By Xiaomin Liu, Xin Tong, Yuanqiang Zou, Xiaoqian Lin, Hui Zhao, Liu Tian, Zhuye Jie, Qi Wang, Zhe Zhang, Haorong Lu, Liang Xiao, Xuemei Qiu, Jin Zi, Rong Wang, Xun Xu, Huanming Yang, Jian Wang, Yang Zong, Weibin Liu, Karsten Kristiansen, Yong Hou, Shida Zhu, Huijue Jia, Tao Zhang

Posted 01 Jul 2020
bioRxiv DOI: 10.1101/2020.06.30.181438

The gut microbiome has been implicated in a variety of physiological states. Controversy over causality, however, has always haunted microbiome studies. Here, we utilized the bidirectional Mendelian randomization (MR) approach to address questions that are not yet mature for more costly randomized interventions. From a total of 3,432 Chinese individuals with shotgun sequencing data for whole genome and whole metagenome, as well as anthropometric and blood metabolic traits, we identified 58 causal relationships between the gut microbiome and blood metabolites, and replicated 43 out of the 58. Gut microbiome could determine features in the blood.
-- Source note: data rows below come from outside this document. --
From an optimization exercise on the open Yosys and OpenROAD flow, aimed at small area, a short achievable clock period and few clock cycles per item; shortcuts taken in it are not production practice.
At most, simulation tests tie the RTL to the original design; equivalence was not proved.
For runs 7 and 8, only the layout was checked, not whether the RTL still works.
Power figures rest on the tool's default switching activity, not on a simulated workload.

--- design/flow/flow/run.sh ---
#!/bin/bash
set -euo pipefail
export BUFFER_PORTS_ARGS="-buffer_cell sky130_fd_sc_hd__buf_1"
bash standard.sh > flow.log 2>&1
--- design/flow/standard.sh ---
#!/bin/bash
# synth_recipe.tcl (not shown) runs the flow's synth.tcl, then flattens the netlist and writes it again
# the make line also repeats each setting of config.mk as NAME=value (left out here)
make -C /OpenROAD-flow-scripts/flow DESIGN_CONFIG=/design/flow/config.mk WORK_HOME=/design/flow/orfs CLKGATE_MAP_FILE= SYNTH_SCRIPT=/design/flow/synth_recipe.tcl "${@:-finish}"
--- design/flow/config.mk ---
export PLATFORM = sky130hd
export DESIGN_NAME = riscv_base_divider
export DESIGN_NICKNAME = riscv_base_divider
export VERILOG_FILES = /design/flow/design.v
export SDC_FILE = /design/flow/constraint.sdc
export NUM_CORES = 4
export LEC_CHECK = 0
export CAP_MARGIN = 20
export CORE_MARGIN = 2
export CORE_UTILIZATION = 40
export CTS_BUF_LIST = sky130_fd_sc_hd__clkbuf_8
export SETUP_SLACK_MARGIN = 2.3
export SLEW_MARGIN = 20
--- design/flow/constraint.sdc ---
create_clock -name core_clock -period 6.0 [get_ports {clk_i}]
set_input_delay 1.2000 -clock core_clock [delete_from_list [all_inputs] [get_ports {clk_i}]]
set_output_delay 1.2000 -clock core_clock [all_outputs]
set_load 0.01 [all_outputs]
--- design/flow/design.v ---
module riscv_base_divider (
    input           clk_i,
    input           rst_i,
    input           opcode_valid_i,
    input  [31:0]   opcode_opcode_i,
    input  [31:0]   opcode_pc_i,
    input           opcode_invalid_i,
    input  [4:0]    opcode_rd_idx_i,
    input  [4:0]    opcode_ra_idx_i,
    input  [4:0]    opcode_rb_idx_i,
    input  [31:0]   opcode_ra_operand_i,
    input  [31:0]   opcode_rb_operand_i,
    output          writeback_valid_o,
    output [31:0]   writeback_value_o
);
    wire inst_div_w  = (opcode_opcode_i & 32'hfe00707f) == 32'h2004033;
    wire inst_divu_w = (opcode_opcode_i & 32'hfe00707f) == 32'h2005033;
    wire inst_rem_w  = (opcode_opcode_i & 32'hfe00707f) == 32'h2006033;
    wire inst_remu_w = (opcode_opcode_i & 32'hfe00707f) == 32'h2007033;
    wire div_rem_inst_w = inst_div_w | inst_divu_w | inst_rem_w | inst_remu_w;
    wire valid_req_w = opcode_valid_i & div_rem_inst_w & ~opcode_invalid_i;
    localparam [1:0] S_IDLE = 2'd0, S_SETUP = 2'd1, S_ITER = 2'd2;
    reg [1:0]  state_q;
    reg        valid_q;
    reg [32:0] rem_q;      
    reg [32:0] div_q;      
    reg [31:0] quo_q;      
    reg [5:0]  cnt_q;      
    reg [5:0]  mb_q;       
    reg        is_div_q;
    reg        an_q;       
    reg        sub_q;      
    function [5:0] sigbits;
        input [31:0] v;
        input        top;
        reg [31:0] y;
        reg [31:0] x;
        reg [15:0] n1; reg [15:0] p1;
        reg [7:0]  n2; reg [15:0] p2;
        reg [3:0]  n3; reg [11:0] p3;
        reg [1:0]  n4; reg [7:0]  p4;
        integer i;
        begin
            y = v ^ {top, v[31:1]};
            x = {y[30:0], 1'b1};
            for (i = 0; i < 16; i = i + 1) begin
                n1[i] = x[2*i+1] | x[2*i];
                p1[i] = x[2*i+1];
            end
            for (i = 0; i < 8; i = i + 1) begin
                n2[i] = n1[2*i+1] | n1[2*i];
                p2[2*i+:2] = n1[2*i+1] ? {1'b1, p1[2*i+1]} : {1'b0, p1[2*i]};
            end
            for (i = 0; i < 4; i = i + 1) begin
                n3[i] = n2[2*i+1] | n2[2*i];
                p3[3*i+:3] = n2[2*i+1] ? {1'b1, p2[2*(2*i+1)+:2]} : {1'b0, p2[2*(2*i)+:2]};
            end
            for (i = 0; i < 2; i = i + 1) begin
                n4[i] = n3[2*i+1] | n3[2*i];
                p4[4*i+:4] = n3[2*i+1] ? {1'b1, p3[3*(2*i+1)+:3]} : {1'b0, p3[3*(2*i)+:3]};
            end
            sigbits = y[31] ? 6'd32 : {1'b0, n4[1] ? {1'b1, p4[7:4]} : {1'b0, p4[3:0]}};
        end
    endfunction
    wire        sgn_w   = ~opcode_opcode_i[12];
    wire        an_in_w = sgn_w & opcode_ra_operand_i[31];
    wire        bn_in_w = sgn_w & opcode_rb_operand_i[31];
    wire        sub_in_w = ~(an_in_w ^ bn_in_w);
    reg  [32:0] lowz_w;
    integer     m, e;
    always @* begin
        lowz_w = {~opcode_rb_operand_i, 1'b1};
        for (e = 1; e < 64; e = e * 2)
            for (m = 0; m < 33; m = m + 1)
                if (m % (2*e) == 2*e-1) lowz_w[m] = lowz_w[m] & lowz_w[m-e];
        for (e = 16; e >= 1; e = e / 2)
            for (m = 0; m < 33; m = m + 1)
                if (m >= 3*e-1 && (m - (3*e-1)) % (2*e) == 0) lowz_w[m] = lowz_w[m] & lowz_w[m-e];
    end
    reg  [33:0] pg_g, pg_p;
    integer     k, d;
    always @* begin
        pg_g = {rem_q & div_q, 1'b1};
        pg_p = {rem_q ^ div_q, 1'b0};
        for (d = 1; d < 64; d = d * 2)
            for (k = 0; k < 34; k = k + 1)
                if (k % (2*d) == 2*d-1) begin
                    pg_g[k] = pg_g[k] | (pg_p[k] & pg_g[k-d]);
                    pg_p[k] = pg_p[k] & pg_p[k-d];
                end
        for (d = 16; d >= 1; d = d / 2)
            for (k = 0; k < 34; k = k + 1)
                if (k >= 3*d-1 && (k - (3*d-1)) % (2*d) == 0) begin
                    pg_g[k] = pg_g[k] | (pg_p[k] & pg_g[k-d]);
                    pg_p[k] = pg_p[k] & pg_p[k-d];
                end
    end
    wire [32:0] hp_w    = rem_q ^ div_q;
    wire [32:0] t_w     = hp_w ^ pg_g[32:0];
    wire        tzero_w = &hp_w;
    wire        acc_w   = an_q ? (t_w[32] | tzero_w) : ~t_w[32];
    wire [6:0]  s_w      = {1'b0, cnt_q} - {1'b0, mb_q} + {6'd0, an_q};
    reg  [32:0] dsh_w;
    integer     j;
    always @* begin
        dsh_w = div_q;
        for (j = 0; j < 6; j = j + 1)
            if (s_w[j]) dsh_w = (dsh_w << (1 << j)) | ((33'd1 << (1 << j)) - 33'd1);
    end
    wire        bzero_q  = (mb_q == 6'd0) & (an_q ^ sub_q);
    wire        negq_w   = is_div_q & ~sub_q & ~bzero_q;
    wire        presub_w = acc_w & ~(is_div_q & sub_q);
    wire        last_w   = (cnt_q == 6'd0);
    wire       early_w = (state_q == S_SETUP) & ~an_q & (cnt_q < mb_q);
    wire       idle_w  = (state_q == S_IDLE) | early_w;
    always @(posedge clk_i or posedge rst_i) begin
        if (rst_i) begin
            state_q <= S_IDLE;
            valid_q <= 1'b0;
        end else begin
            valid_q <= 1'b0;
            case (state_q)
                S_IDLE:  if (valid_req_w) state_q <= S_SETUP;
                S_SETUP: if (early_w) begin
                             if (!valid_req_w) state_q <= S_IDLE;
                         end else if (bzero_q | ~acc_w | tzero_w) begin
                             state_q <= S_IDLE;
                             valid_q <= 1'b1;
                         end else
                             state_q <= S_ITER;
                default: if (last_w) begin
                             state_q <= S_IDLE;
                             valid_q <= 1'b1;
                         end
            endcase
        end
    end
    wire [5:0] ma_in_w = sigbits(opcode_ra_operand_i, an_in_w);
    wire [5:0] mb_in_w = sigbits(opcode_rb_operand_i, bn_in_w);
    always @(posedge clk_i) begin
        case ({idle_w, state_q})
            {1'b1, S_IDLE}, {1'b1, S_SETUP}: begin
                quo_q    <= 32'd0;
                is_div_q <= ~opcode_opcode_i[13];
                an_q     <= an_in_w;
                sub_q    <= sub_in_w;
                rem_q    <= {an_in_w, opcode_ra_operand_i};
                div_q    <= {bn_in_w, opcode_rb_operand_i} ^ ({33{sub_in_w}} | lowz_w);
                cnt_q    <= ma_in_w;
                mb_q     <= mb_in_w;
            end
            {1'b0, S_SETUP}: begin
                if (presub_w & ~bzero_q) rem_q <= t_w;
                quo_q <= {{31{bzero_q | (negq_w & acc_w)}},
                          bzero_q | (negq_w & acc_w) | (tzero_w & is_div_q & sub_q)};
                div_q <= dsh_w;
                cnt_q <= s_w[5:0];
            end
            default: begin
                if (acc_w) rem_q <= t_w;
                quo_q <= {quo_q[30:0], acc_w ^ negq_w};
                div_q <= {div_q[32], div_q[32:1]};
                cnt_q <= cnt_q - 6'd1;
            end
        endcase
    end
    assign writeback_valid_o = valid_q | early_w;
    assign writeback_value_o = is_div_q ? quo_q : rem_q[31:0];
endmodule
==> impl_metrics.env, run 1 <==
export IMPL_status="finished clean"
export IMPL_synthArstFlopShare_pct=2.59
export IMPL_criticalPathCategory="reg2reg"
export IMPL_grt_total_usage_pct=24.2
export IMPL_peakVddDrop_v=0.000171
export IMPL_hp_class="reg2reg"
export IMPL_die_x_um=163
export IMPL_detail_route_iter0_violations=795
export IMPL_fin_nets=1518
export IMPL_period_needed_ns=3.58
export IMPL_ys_flop_type="dfxtp_1"
export IMPL_synth_area_top_cells="dfxtp_1 (14%), edfxtp_1 (13%), ha_1 (7.7%)"
export IMPL_final_layout_size_suffix_gt1_share_pct=13.4
export IMPL_path_clk_slew_ns=0.07
export IMPL_initial_core_util_pct=40.5
export IMPL_critPathRequiredTime_ns=6.35
export IMPL_ys_ff_latch=116
export IMPL_grt_max_degree=53
export IMPL_viasPerCell=5.76
export IMPL_io_pins=180
export IMPL_finalNonFillerCells=1633
export IMPL_synth_mux_area_fraction_pct=11.6
export IMPL_vias=9412
export IMPL_setup_viol=0
export IMPL_worstMarginPinSlew_ns=0.839
export IMPL_final_fill_count=2488
export IMPL_p_switching_w=0.00144
export IMPL_max_stage_delay_ns=0.58
export IMPL_synth_simple_gate_area_share_pct=15.7
export IMPL_multiInputGateArea_um2=6930
export IMPL_synth_top_area_share_pct=13.7
export IMPL_slew_headroom_pct=44.0
export IMPL_cts_path_max_buffers=2
export IMPL_cp_top_family="compound AO/OA/AOI/OAI gates"
export IMPL_synthToLayoutAreaGrowth_pct=15.5
export IMPL_synthAdderAreaFrac_pct=11.4
export IMPL_setup_tns_ns=0
export IMPL_slowest_stage="fa_2"
export IMPL_gr_total_overflow=0
export IMPL_numCtsBuffers=17
export IMPL_power_leakage_nw=5.08
export IMPL_grt_first_pass_wirelength_um=49800
export IMPL_yosysSeqAreaShare_pct=27.5
export IMPL_timing_hold_ws_ns=0.454
export IMPL_arrival_ns=3.92
export IMPL_maxCapViolCount=0
export IMPL_synth_avg_cell_area_um2=8.61
export IMPL_synth_compound_area_share_pct=21.5
export IMPL_final_area_um2=11700
export IMPL_synth_warning_count=1
export IMPL_path_buf_inv=3
export IMPL_crit_fanout=24
export IMPL_fin_crit_sh_pct=59.6
export IMPL_intPower_w=0.00205
export IMPL_rsz0062_at_grt="true"
export IMPL_dieArea_um2=26600
export IMPL_port_buffers=117
export IMPL_synth_top_family_by_area="compound AO/OA/AOI/OAI gates"
export IMPL_swShare_pct=41.2
export IMPL_grt_pass1_vias=8906
export IMPL_first_pass_iters=5
export IMPL_antenna_found_initial=0
export IMPL_avgRoutedWirePerCell_um=19.6
export IMPL_place_inst=1583
export IMPL_layout_commonest_cell="nand2_1"
export IMPL_drt_antenna_violating_nets=0
export IMPL_core_um2=25000
export IMPL_rows=58
export IMPL_clk_root_buffer_cell="clkbuf_8"
export IMPL_dp_hpwl_um=24200
export IMPL_post_synth_top_area_cell="dfxtp_1"
export IMPL_postLayoutCoreUtil_pct=46.8
export IMPL_clk_latency_ns=0.47
export IMPL_start_kind="flop"
export IMPL_cp_end_kind="flop"
export IMPL_cts_tree="yes"
export IMPL_globalplace_congestion=0.930
export IMPL_synth_cells=1174
export IMPL_finalHoldViolations=0
export IMPL_synth_edf_count=44
export IMPL_post_dp_cell_area_um2=10900
export IMPL_syn_area_um2=10100
export IMPL_clock_sinks=116
export IMPL_final_seq_area_um2=2790
export IMPL_combPwrFrac_pct=48.7
export IMPL_final_cell_mix="nand2_1 (147), buf_1 (117), a21oi_1 (74)"
export IMPL_die_height_um=163
export IMPL_fmax_mhz=280
export IMPL_htree_levels=4
export IMPL_drv_slew=0
export IMPL_path_cells="ha_1 > inv_1 > ha_2 > fa_2 > buf_6 > clkinvlp_4 > mux2i_1 > o21ai_0 > nand2_1 > o21ai_1 > a21oi_1 > a221o_1"
export IMPL_syn_nets=1402
export IMPL_antennaDiodeCount=0
export IMPL_drt_wl_total_um=32000
export IMPL_clkPwrFrac_pct=23.8
export IMPL_synth_xor_xnor_area_share_pct=6.82
export IMPL_finClkSkew_ns=0.0147
export IMPL_p_seq_share_pct=27.5
export IMPL_drcViolationCount=0
export IMPL_p_per_area_nw_per_um2=299
export IMPL_yosysUniqueCellTypes=86
==> cell families (layout without fill, tap and decap cells) <==
| kind of cell | count (synthesis) | count (layout) |
|---|---|---|
| simple gates | 334 | 334 |
| mux | 100 | 100 |
| flops | 116 | 116 |
| fa+ha+maj | 81 | 81 |
| xor+xnor | 74 | 74 |
| compound gates | 332 | 332 |
| buf+inv | 137 | 266 |
==> stage by stage <==
step / total power (W) / setup WS [ns]
final: 0.00349 / 2.42
after global routing: 0.00367 / 2.28
after CTS: 0.00342 / 2.30
after detailed placement: 0.00254 / 1.72
after global placement: 0.00253 / 1.71
after floorplan: 0.00211 / 2.49
==> sequential cells by signal, indices dropped and copies added (netlist names) <==
register	count
an_q	1
cnt_q	6
div_q	33
is_div_q	1
mb_q	6
quo_q	32
rem_q	33
state_q	2
sub_q	1
valid_q	1
==> final timing paths <==
kind | slack [ns] | cells past startpoint | to | start
min in group asynchronous | 0.57 | 2 | state_q[0] | rst_i
setup / recovery | 2.42 | 12 | div_q[12] | mb_q[0]
setup reg to reg | 2.42 | 12 | div_q[12] | mb_q[0]
hold reg to reg | 0.45 | 1 | quo_q[26] | quo_q[25]
max in group asynchronous | 5.29 | 2 | state_q[1] | rst_i
hold / removal | 0.45 | 1 | quo_q[26] | quo_q[25]
==> area by class of cell <==
type                    instances  area share, %
multi-input cells             921           59.4
flip-flops and latches        116           23.8
repair buffers                159           7.07
well taps                     330           3.53
inverters                      75           2.44
clock buffers                  17           2.00
clock inverters                15           1.75
==> power groups by stage <==
stage | logic [W] | clock network (W) | registers (W)
6_report | 0.00170 | 0.000829 | 0.000960
5_1_grt | 0.00184 | 0.000866 | 0.000965
4_1_cts | 0.00163 | 0.000838 | 0.000956
3_5_place_dp | 0.00157 | 0 | 0.000975
3_3_place_gp | 0.00156 | 0 | 0.000974
2_1_floorplan | 0.00118 | 0 | 0.000926
==> per-layer routing <==
metal | global-route usage, % | wire (um)
met5 | 0 | 0
met4 | 9.94 | 1300
met3 | 3.49 | 2010
met1 | 33.2 | 14300
met2 | 38.3 | 14300
==> timing repair <==
item	in CTS	in global routing
resized for setup	13	23
setup buffers	9	8
setup endpoints to repair	87	72
cloned	0	1
pin swaps	4	5
hold buffers	0	0
==> Yosys cell counts (6+ instances only) <==
cell type,count
nand2_1,148
a21oi_1,79
inv_1,74
dfxtp_1,69
o21ai_0,68
ha_1,62
nor2_1,58
a21o_1,56
mux2i_1,49
xnor2_1,49
edfxtp_1,44
mux2_2,40
clkbuf_1,31
nor3_1,30
buf_2,21
xor2_1,21
nand3_1,20
fa_1,19
a31oi_1,14
o22ai_1,14
nor2b_1,12
nand4_1,11
mux4_2,10
o211ai_1,9
a2bb2oi_1,8
o21ai_1,8
a211oi_1,7
a221o_1,7
and3_1,7
buf_1,7
nor3b_1,6
nor4_1,6
o21bai_1,6
o31ai_1,6
Testbench counts, summed over its fixed seeds: cycles 23,597, divs 3,200.
==> inputs of run 2 (changes only) <==
--- a/design/flow/config.mk
+++ b/design/flow/config.mk
@@ -10,4 +10,5 @@
 export CORE_UTILIZATION = 40
 export CTS_BUF_LIST = sky130_fd_sc_hd__clkbuf_8
-export SETUP_SLACK_MARGIN = 2.3
+export GPL_ROUTABILITY_DRIVEN = 0
+export SETUP_SLACK_MARGIN = 2.4
 export SLEW_MARGIN = 20
==> impl_metrics.env, run 2 <==
export IMPL_period_needed_ns=3.60
export IMPL_slew_headroom_pct=18.2
export IMPL_htree_levels=4
export IMPL_arrival_ns=3.95
export IMPL_wl_met3_um=2040
export IMPL_top_regs="div_q x33, rem_q x33, quo_q x32"
export IMPL_synth_area_top_cells="dfxtp_1 (14%), edfxtp_1 (13%), ha_1 (7.7%)"
export IMPL_synth_warning_count=1
export IMPL_criticalPathCategory="reg2reg"
export IMPL_grt_first_pass_wirelength_um=49600
export IMPL_m1WireLength_um=14700
export IMPL_first_pass_iters=5
export IMPL_synth_top_area_share_pct=13.7
export IMPL_grt_pass1_vias=8794
export IMPL_critPathRequiredTime_ns=6.36
export IMPL_viasPerCell=5.79
export IMPL_core_um2=25000
export IMPL_dieArea_um2=26600
export IMPL_worstMarginPinSlew_ns=1.22
export IMPL_finClkSkew_ns=0.0179
export IMPL_power_leakage_nw=5.13
export IMPL_gr_total_overflow=0
export IMPL_cts_tree="yes"
export IMPL_fmax_mhz=278
export IMPL_vias=9499
export IMPL_die_x_um=163
export IMPL_synth_most_common_cell="nand2_1"
export IMPL_synth_edf_count=44
export IMPL_drt_antenna_violating_nets=0
export IMPL_antenna_found_initial=0
export IMPL_finalNonFillerCells=1641
export IMPL_highest_layer="met4"
export IMPL_detail_route_iter0_violations=833
export IMPL_grt_max_degree=77
export IMPL_yosysSeqAreaShare_pct=27.5
export IMPL_p_per_area_nw_per_um2=289
export IMPL_start_kind="flop"
export IMPL_synth_cells=1174
export IMPL_cts_path_max_buffers=2
export IMPL_hp_class="reg2reg"
export IMPL_clock_sinks=116
export IMPL_syn_nets=1402
export IMPL_status="finished clean"
export IMPL_cp_end_kind="flop"
export IMPL_syn_area_um2=10100
export IMPL_maxCapViolCount=0
export IMPL_wl_met2_um=14700
export IMPL_peakVddDrop_v=0.000165
export IMPL_numCtsBuffers=17
export IMPL_finalHoldViolations=0
export IMPL_post_synth_top_area_cell="dfxtp_1"
export IMPL_die_height_um=163
export IMPL_rows=58
export IMPL_final_layout_size_suffix_gt1_share_pct=14.2
export IMPL_multiInputGateArea_um2=7000
export IMPL_path_clk_slew_ns=0.09
export IMPL_rsz0062_at_grt="true"
export IMPL_final_cell_mix="nand2_1 (147), buf_1 (117), inv_1 (74)"
export IMPL_drcViolationCount=0
export IMPL_setup_tns_ns=0
export IMPL_grt_total_usage_pct=24.1
export IMPL_postLayoutCoreUtil_pct=47.3
export IMPL_dp_hpwl_um=23700
export IMPL_synthToLayoutAreaGrowth_pct=16.8
export IMPL_fin_crit_sh_pct=59.9
export IMPL_layout_commonest_cell="nand2_1"
export IMPL_place_inst=1575
export IMPL_setup_viol=0
export IMPL_final_fill_count=2522
export IMPL_final_seq_area_um2=2790
export IMPL_clk_latency_ns=0.46
export IMPL_synthArstFlopShare_pct=2.59
export IMPL_synth_avg_cell_area_um2=8.61
export IMPL_drv_slew=0
export IMPL_initial_core_util_pct=40.5
export IMPL_clk_root_buffer_cell="clkbuf_8"
export IMPL_io_pins=180
export IMPL_drt_wl_total_um=32500
export IMPL_port_buffers=117
export IMPL_fin_nets=1525
export IMPL_synth_common_cells="nand2_1 (148), a21oi_1 (79), inv_1 (74), dfxtp_1 (69), o21ai_0 (68)"
export IMPL_ys_flop_type="dfxtp_1"
export IMPL_crit_fanout=8
export IMPL_ys_ff_latch=116
export IMPL_yosysUniqueCellTypes=86
export IMPL_avgRoutedWirePerCell_um=19.8
run 2: cell counts after synthesis:
No cell type changed its count.
run 2: metrics by stage:
step | total power (W) | cell area (um^2) | hold WS [ns] | worst slack (ns)
2_1_floorplan | 0.00211 | 10100 | 0.425 | 2.49
3_3_place_gp | 0.00250 | 10800 | 0.431 | 1.72
3_5_place_dp | 0.00251 | 10800 | 0.435 | 1.65
4_1_cts | 0.00331 | 11500 | 0.457 | 2.40
5_1_grt | 0.00360 | 11800 | 0.472 | 2.25
6_report | 0.00341 | 11800 | 0.457 | 2.40
run 2: where the power goes:
part | switching, W | internal (W)
clock | 0.000383 | 0.000338
combinational | 0.000998 | 0.000732
sequential | 0.0000906 | 0.000868
total | 0.00147 | 0.00194
run 2: area by class of cell:
cell class / instances / area share (%)
Multi-Input combinational cell: 923 / 59.3
Timing Repair Buffer: 163 / 7.90
Clock inverter: 15 / 1.24
Inverter: 75 / 2.42
Sequential cell: 116 / 23.6
Antenna cell: 1 / 0.0212
Clock buffer: 17 / 1.98
Tap cell: 330 / 3.50
Timing Repair inverter: 1 / 0.0636
run 2: layer usage:
metal	global-route usage, %	vias up
met5	0	-
met4	9.25	0
met3	3.23	63
met2	37.1	370
met1	34.3	4541
li1	-	4525
run 2: worst max-delay path: stages (launching register included):
cell      delay, ns
edfxtp_1       0.46
ha_4           0.27
a21o_1         0.17
a21o_1         0.17
a21oi_2        0.17
nor2b_1        0.14
o21ai_1        0.10
a21oi_2        0.24
o21ai_2        0.10
fa_2           0.39
xnor2_4        0.22
nand3_2        0.08
o21a_1         0.13
ha_2           0.19
nor2_4         0.09
nor2_4         0.08
buf_12         0.19
buf_16         0.14
a21o_1         0.15
run 2: what timing repair did:
item                                   CTS  global route
resized for setup                       32            20
setup endpoints to repair               98            82
gates cloned                             3             3
setup buffers                           15            12
pin swaps                               10            16
hold buffers                             0             0
endpoints found under the hold margin    0             0
run 2: cells by family (layout without fill, tap and decap cells):
family                   count (synthesis)  count (layout)  synth area share, %
other                                    0               1                    0
multiplexers                           100             100                 11.6
flip-flops                             116             116                 27.5
AND/OR/NAND/NOR                        334             335                 15.7
adder cells (fa/ha/maj)                 81              81                 11.4
buffers and inverters                  137             271                 5.49
AO/OA/AOI/OAI                          332             332                 21.5
XOR/XNOR                                74              75                 6.82
run 2: worst paths after layout:
kind | slack, ns | cells after the start | start | to
max | 2.40 | 18 | rem_q[8] | quo_q[13]
min | 0.46 | 1 | quo_q[25] | quo_q[26]
min reg2reg | 0.46 | 1 | quo_q[25] | quo_q[26]
max in group asynchronous | 5.28 | 2 | rst_i | state_q[1]
min in group asynchronous | 0.57 | 2 | rst_i | state_q[0]
max reg2reg | 2.40 | 18 | rem_q[8] | quo_q[13]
For example, increased fecal relative abundances of Oscillibacter and Alistipes were causally linked to decreased triglyceride concentration, and fecal microbial module pectin degradation might increase serum uric acid. On the other hand, blood features may determine gut microbial features, e.g. glutamic acid appeared to decrease Oxalobacter, and a few members of Proteobacteria were unidirectionally influenced by cardiometabolically important metabolites such as 5-methyltetrahydrofolic acid, alanine, as well as selenium. This study illustrates the value of human genetic information to help prioritize gut microbial features for mechanistic and clinical studies. The results are consistent with whole-body cross-talks of the microbiome and the circulating molecules. ### Competing Interest Statement The authors have declared no competing interest.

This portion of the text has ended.